Dataset entries:
==> src/rtl/tlvp_parse_core.sv <==
`timescale 1ns / 1ps
// parse state and per-byte tagging logic
module tlvp_parse_core (
	input  logic           clk,
	input  logic           arst_n,
	input  logic           step,
	input  logic [7:0]     in_byte,
	input  tlvp_pkg::cfg_t cfg,
	output tlvp_pkg::res_t res
);
	import tlvp_pkg::*;

	typedef enum logic [3:0] {
		PH_COUNT    = 4'd0,
		PH_NAMELEN  = 4'd1,
		PH_NAME     = 4'd2,
		PH_TYPE     = 4'd3,
		PH_VALCOUNT = 4'd4,
		PH_INT      = 4'd5,
		PH_VALLEN   = 4'd6,
		PH_VALUE    = 4'd7,
		PH_DONE     = 4'd8
	} phase_t;

	typedef enum logic [1:0] {
		CLS_INT     = 2'd0,
		CLS_STR     = 2'd1,
		CLS_DATA    = 2'd2,
		CLS_UNKNOWN = 2'd3
	} cls_t;

	phase_t                phase_q, phase_d;
	logic [1:0]            pos_q, pos_d;
	logic [31:0]           shift_q, shift_d;
	logic [COUNT_BITS-1:0] el_total_q, el_total_d;
	logic [COUNT_BITS-1:0] el_seen_q, el_seen_d;
	logic [COUNT_BITS-1:0] val_total_q, val_total_d;
	logic [COUNT_BITS-1:0] val_seen_q, val_seen_d;
	logic [31:0]           remain_q, remain_d;
	cls_t                  cls_q, cls_d;
	err_t                  err_q, err_d;

	// next state and result for the byte in hand
	always_comb begin
		logic [31:0]           w;
		logic [31:0]           rem_dec;
		logic [COUNT_BITS-1:0] vs_inc;
		logic [COUNT_BITS-1:0] es_inc;
		logic                  fin;

		w       = cfg.big_endian_words ? {shift_q[23:0], in_byte} : {in_byte, shift_q[31:8]};
		rem_dec = remain_q - 32'd1;
		vs_inc  = val_seen_q + COUNT_BITS'(1);
		es_inc  = el_seen_q + COUNT_BITS'(1);
		fin     = 1'b0;

		phase_d     = phase_q;
		pos_d       = pos_q;
		shift_d     = shift_q;
		el_total_d  = el_total_q;
		el_seen_d   = el_seen_q;
		val_total_d = val_total_q;
		val_seen_d  = val_seen_q;
		remain_d    = remain_q;
		cls_d       = cls_q;
		err_d       = err_q;

		res               = '0;
		res.out_byte      = in_byte;
		res.field_kind    = KIND_IGNORED;
		res.parse_done    = (phase_q == PH_DONE) && (err_q == ERR_NONE);

		if (err_q == ERR_NONE && phase_q != PH_DONE) begin
			res.element_index = 32'(el_seen_q);
			unique case (phase_q)
				PH_NAME: begin
					res.field_kind = KIND_NAME;
					remain_d       = rem_dec;
					if (rem_dec == 32'd0) begin
						res.field_end = 1'b1;
						phase_d       = PH_TYPE;
					end
				end
				PH_VALUE: begin
					res.field_kind  = (cls_q == CLS_STR) ? KIND_STRBYTE : KIND_DATABYTE;
					res.value_index = 32'(val_seen_q);
					remain_d        = rem_dec;
					if (rem_dec == 32'd0) begin
						res.field_end = 1'b1;
						fin           = 1'b1;
					end
				end
				default: begin
					// word fields: assemble one byte
					unique case (phase_q)
						PH_COUNT:    res.field_kind = KIND_COUNT;
						PH_NAMELEN:  res.field_kind = KIND_NAMELEN;
						PH_TYPE:     res.field_kind = KIND_TYPE;
						PH_VALCOUNT: res.field_kind = KIND_VALCOUNT;
						PH_INT:      res.field_kind = KIND_INT;
						default:     res.field_kind = KIND_VALLEN;
					endcase
					if (phase_q == PH_INT || phase_q == PH_VALLEN) begin
						res.value_index = 32'(val_seen_q);
					end
					if (pos_q == 2'd3) begin
						pos_d          = 2'd0;
						shift_d        = 32'd0;
						res.word_ready = 1'b1;
						res.word_value = w;
						unique case (phase_q)
							PH_COUNT: begin
								if (w == 32'd0) begin
									err_d = ERR_ZERO_COUNT;
								end else if ({1'b0, w} > CNT_CAP ||
										(cfg.max_elements != 32'd0 && cfg.max_elements < w)) begin
									err_d = ERR_OVER_LIMIT;
								end else begin
									el_total_d = COUNT_BITS'(w);
									el_seen_d  = '0;
									phase_d    = PH_NAMELEN;
								end
							end
							PH_NAMELEN: begin
								if (w == 32'd0) begin
									phase_d = PH_TYPE;
								end else begin
									remain_d = w;
									phase_d  = PH_NAME;
								end
							end
							PH_TYPE: begin
								if (w == cfg.int_type_code)       cls_d = CLS_INT;
								else if (w == cfg.str_type_code)  cls_d = CLS_STR;
								else if (w == cfg.data_type_code) cls_d = CLS_DATA;
								else                              cls_d = CLS_UNKNOWN;
								phase_d = PH_VALCOUNT;
							end
							PH_VALCOUNT: begin
								if (w == 32'd0) begin
									err_d = ERR_ZERO_VALUES;
								end else if (cls_q == CLS_UNKNOWN) begin
									err_d = ERR_UNKNOWN_TYPE;
								end else if ({1'b0, w} > CNT_CAP) begin
									err_d = ERR_OVER_LIMIT;
								end else begin
									val_total_d = COUNT_BITS'(w);
									val_seen_d  = '0;
									phase_d     = (cls_q == CLS_INT) ? PH_INT : PH_VALLEN;
								end
							end
							PH_INT: begin
								res.field_end = 1'b1;
								fin           = 1'b1;
							end
							default: begin
								// value length; an empty value ends here
								if (w == 32'd0) begin
									res.field_end = 1'b1;
									fin           = 1'b1;
								end else begin
									remain_d = w;
									phase_d  = PH_VALUE;
								end
							end
						endcase
					end else begin
						pos_d   = pos_q + 2'd1;
						shift_d = w;
					end
				end
			endcase

			// value completed: advance value and element counters
			if (fin) begin
				if (vs_inc == val_total_q) begin
					res.element_end = 1'b1;
					val_seen_d      = '0;
					el_seen_d       = es_inc;
					if (es_inc == el_total_q) begin
						phase_d        = PH_DONE;
						res.parse_done = 1'b1;
					end else begin
						phase_d = PH_NAMELEN;
					end
				end else begin
					val_seen_d = vs_inc;
					phase_d    = (cls_q == CLS_INT) ? PH_INT : PH_VALLEN;
				end
			end
		end
		res.error_code = err_d;
	end

	// parse state, updated once per byte
	always_ff @(posedge clk or negedge arst_n) begin
		if (!arst_n) begin
			phase_q     <= PH_COUNT;
			pos_q       <= 2'd0;
			shift_q     <= 32'd0;
			el_total_q  <= '0;
			el_seen_q   <= '0;
			val_total_q <= '0;
			val_seen_q  <= '0;
			remain_q    <= 32'd0;
			cls_q       <= CLS_INT;
			err_q       <= ERR_NONE;
		end else if (step) begin
			phase_q     <= phase_d;
			pos_q       <= pos_d;
			shift_q     <= shift_d;
			el_total_q  <= el_total_d;
			el_seen_q   <= el_seen_d;
			val_total_q <= val_total_d;
			val_seen_q  <= val_seen_d;
			remain_q    <= remain_d;
			cls_q       <= cls_d;
			err_q       <= err_d;
		end
	end

endmodule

*TASK STATEMENT*.
The records above must be transcribed line for line, exactly.

*YOUR SOLUTION*.
==> src/rtl/tlvp_parse_core.sv <==
`timescale 1ns / 1ps
// parse state and per-byte tagging logic
module tlvp_parse_core (
	input  logic           clk,
	input  logic           arst_n,
	input  logic           step,
	input  logic [7:0]     in_byte,
	input  tlvp_pkg::cfg_t cfg,
	output tlvp_pkg::res_t res
);
	import tlvp_pkg::*;

	typedef enum logic [3:0] {
		PH_COUNT    = 4'd0,
		PH_NAMELEN  = 4'd1,
		PH_NAME     = 4'd2,
		PH_TYPE     = 4'd3,
		PH_VALCOUNT = 4'd4,
		PH_INT      = 4'd5,
		PH_VALLEN   = 4'd6,
		PH_VALUE    = 4'd7,
		PH_DONE     = 4'd8
	} phase_t;

	typedef enum logic [1:0] {
		CLS_INT     = 2'd0,
		CLS_STR     = 2'd1,
		CLS_DATA    = 2'd2,
		CLS_UNKNOWN = 2'd3
	} cls_t;

	phase_t                phase_q, phase_d;
	logic [1:0]            pos_q, pos_d;
	logic [31:0]           shift_q, shift_d;
	logic [COUNT_BITS-1:0] el_total_q, el_total_d;
	logic [COUNT_BITS-1:0] el_seen_q, el_seen_d;
	logic [COUNT_BITS-1:0] val_total_q, val_total_d;
	logic [COUNT_BITS-1:0] val_seen_q, val_seen_d;
	logic [31:0]           remain_q, remain_d;
	cls_t                  cls_q, cls_d;
	err_t                  err_q, err_d;

	// next state and result for the byte in hand
	always_comb begin
		logic [31:0]           w;
		logic [31:0]           rem_dec;
		logic [COUNT_BITS-1:0] vs_inc;
		logic [COUNT_BITS-1:0] es_inc;
		logic                  fin;

		w       = cfg.big_endian_words ? {shift_q[23:0], in_byte} : {in_byte, shift_q[31:8]};
		rem_dec = remain_q - 32'd1;
		vs_inc  = val_seen_q + COUNT_BITS'(1);
		es_inc  = el_seen_q + COUNT_BITS'(1);
		fin     = 1'b0;

		phase_d     = phase_q;
		pos_d       = pos_q;
		shift_d     = shift_q;
		el_total_d  = el_total_q;
		el_seen_d   = el_seen_q;
		val_total_d = val_total_q;
		val_seen_d  = val_seen_q;
		remain_d    = remain_q;
		cls_d       = cls_q;
		err_d       = err_q;

		res               = '0;
		res.out_byte      = in_byte;
		res.field_kind    = KIND_IGNORED;
		res.parse_done    = (phase_q == PH_DONE) && (err_q == ERR_NONE);

		if (err_q == ERR_NONE && phase_q != PH_DONE) begin
			res.element_index = 32'(el_seen_q);
			unique case (phase_q)
				PH_NAME: begin
					res.field_kind = KIND_NAME;
					remain_d       = rem_dec;
					if (rem_dec == 32'd0) begin
						res.field_end = 1'b1;
						phase_d       = PH_TYPE;
					end
				end
				PH_VALUE: begin
					res.field_kind  = (cls_q == CLS_STR) ? KIND_STRBYTE : KIND_DATABYTE;
					res.value_index = 32'(val_seen_q);
					remain_d        = rem_dec;
					if (rem_dec == 32'd0) begin
						res.field_end = 1'b1;
						fin           = 1'b1;
					end
				end
				default: begin
					// word fields: assemble one byte
					unique case (phase_q)
						PH_COUNT:    res.field_kind = KIND_COUNT;
						PH_NAMELEN:  res.field_kind = KIND_NAMELEN;
						PH_TYPE:     res.field_kind = KIND_TYPE;
						PH_VALCOUNT: res.field_kind = KIND_VALCOUNT;
						PH_INT:      res.field_kind = KIND_INT;
						default:     res.field_kind = KIND_VALLEN;
					endcase
					if (phase_q == PH_INT || phase_q == PH_VALLEN) begin
						res.value_index = 32'(val_seen_q);
					end
					if (pos_q == 2'd3) begin
						pos_d          = 2'd0;
						shift_d        = 32'd0;
						res.word_ready = 1'b1;
						res.word_value = w;
						unique case (phase_q)
							PH_COUNT: begin
								if (w == 32'd0) begin
									err_d = ERR_ZERO_COUNT;
								end else if ({1'b0, w} > CNT_CAP ||
										(cfg.max_elements != 32'd0 && cfg.max_elements < w)) begin
									err_d = ERR_OVER_LIMIT;
								end else begin
									el_total_d = COUNT_BITS'(w);
									el_seen_d  = '0;
									phase_d    = PH_NAMELEN;
								end
							end
							PH_NAMELEN: begin
								if (w == 32'd0) begin
									phase_d = PH_TYPE;
								end else begin
									remain_d = w;
									phase_d  = PH_NAME;
								end
							end
							PH_TYPE: begin
								if (w == cfg.int_type_code)       cls_d = CLS_INT;
								else if (w == cfg.str_type_code)  cls_d = CLS_STR;
								else if (w == cfg.data_type_code) cls_d = CLS_DATA;
								else                              cls_d = CLS_UNKNOWN;
								phase_d = PH_VALCOUNT;
							end
							PH_VALCOUNT: begin
								if (w == 32'd0) begin
									err_d = ERR_ZERO_VALUES;
								end else if (cls_q == CLS_UNKNOWN) begin
									err_d = ERR_UNKNOWN_TYPE;
								end else if ({1'b0, w} > CNT_CAP) begin
									err_d = ERR_OVER_LIMIT;
								end else begin
									val_total_d = COUNT_BITS'(w);
									val_seen_d  = '0;
									phase_d     = (cls_q == CLS_INT) ? PH_INT : PH_VALLEN;
								end
							end
							PH_INT: begin
								res.field_end = 1'b1;
								fin           = 1'b1;
							end
							default: begin
								// value length; an empty value ends here
								if (w == 32'd0) begin
									res.field_end = 1'b1;
									fin           = 1'b1;
								end else begin
									remain_d = w;
									phase_d  = PH_VALUE;
								end
							end
						endcase
					end else begin
						pos_d   = pos_q + 2'd1;
						shift_d = w;
					end
				end
			endcase

			// value completed: advance value and element counters
			if (fin) begin
				if (vs_inc == val_total_q) begin
					res.element_end = 1'b1;
					val_seen_d      = '0;
					el_seen_d       = es_inc;
					if (es_inc == el_total_q) begin
						phase_d        = PH_DONE;
						res.parse_done = 1'b1;
					end else begin
						phase_d = PH_NAMELEN;
					end
				end else begin
					val_seen_d = vs_inc;
					phase_d    = (cls_q == CLS_INT) ? PH_INT : PH_VALLEN;
				end
			end
		end
		res.error_code = err_d;
	end

	// parse state, updated once per byte
	always_ff @(posedge clk or negedge arst_n) begin
		if (!arst_n) begin
			phase_q     <= PH_COUNT;
			pos_q       <= 2'd0;
			shift_q     <= 32'd0;
			el_total_q  <= '0;
			el_seen_q   <= '0;
			val_total_q <= '0;
			val_seen_q  <= '0;
			remain_q    <= 32'd0;
			cls_q       <= CLS_INT;
			err_q       <= ERR_NONE;
		end else if (step) begin
			phase_q     <= phase_d;
			pos_q       <= pos_d;
			shift_q     <= shift_d;
			el_total_q  <= el_total_d;
			el_seen_q   <= el_seen_d;
			val_total_q <= val_total_d;
			val_seen_q  <= val_seen_d;
			remain_q    <= remain_d;
			cls_q       <= cls_d;
			err_q       <= err_d;
		end
	end

endmodule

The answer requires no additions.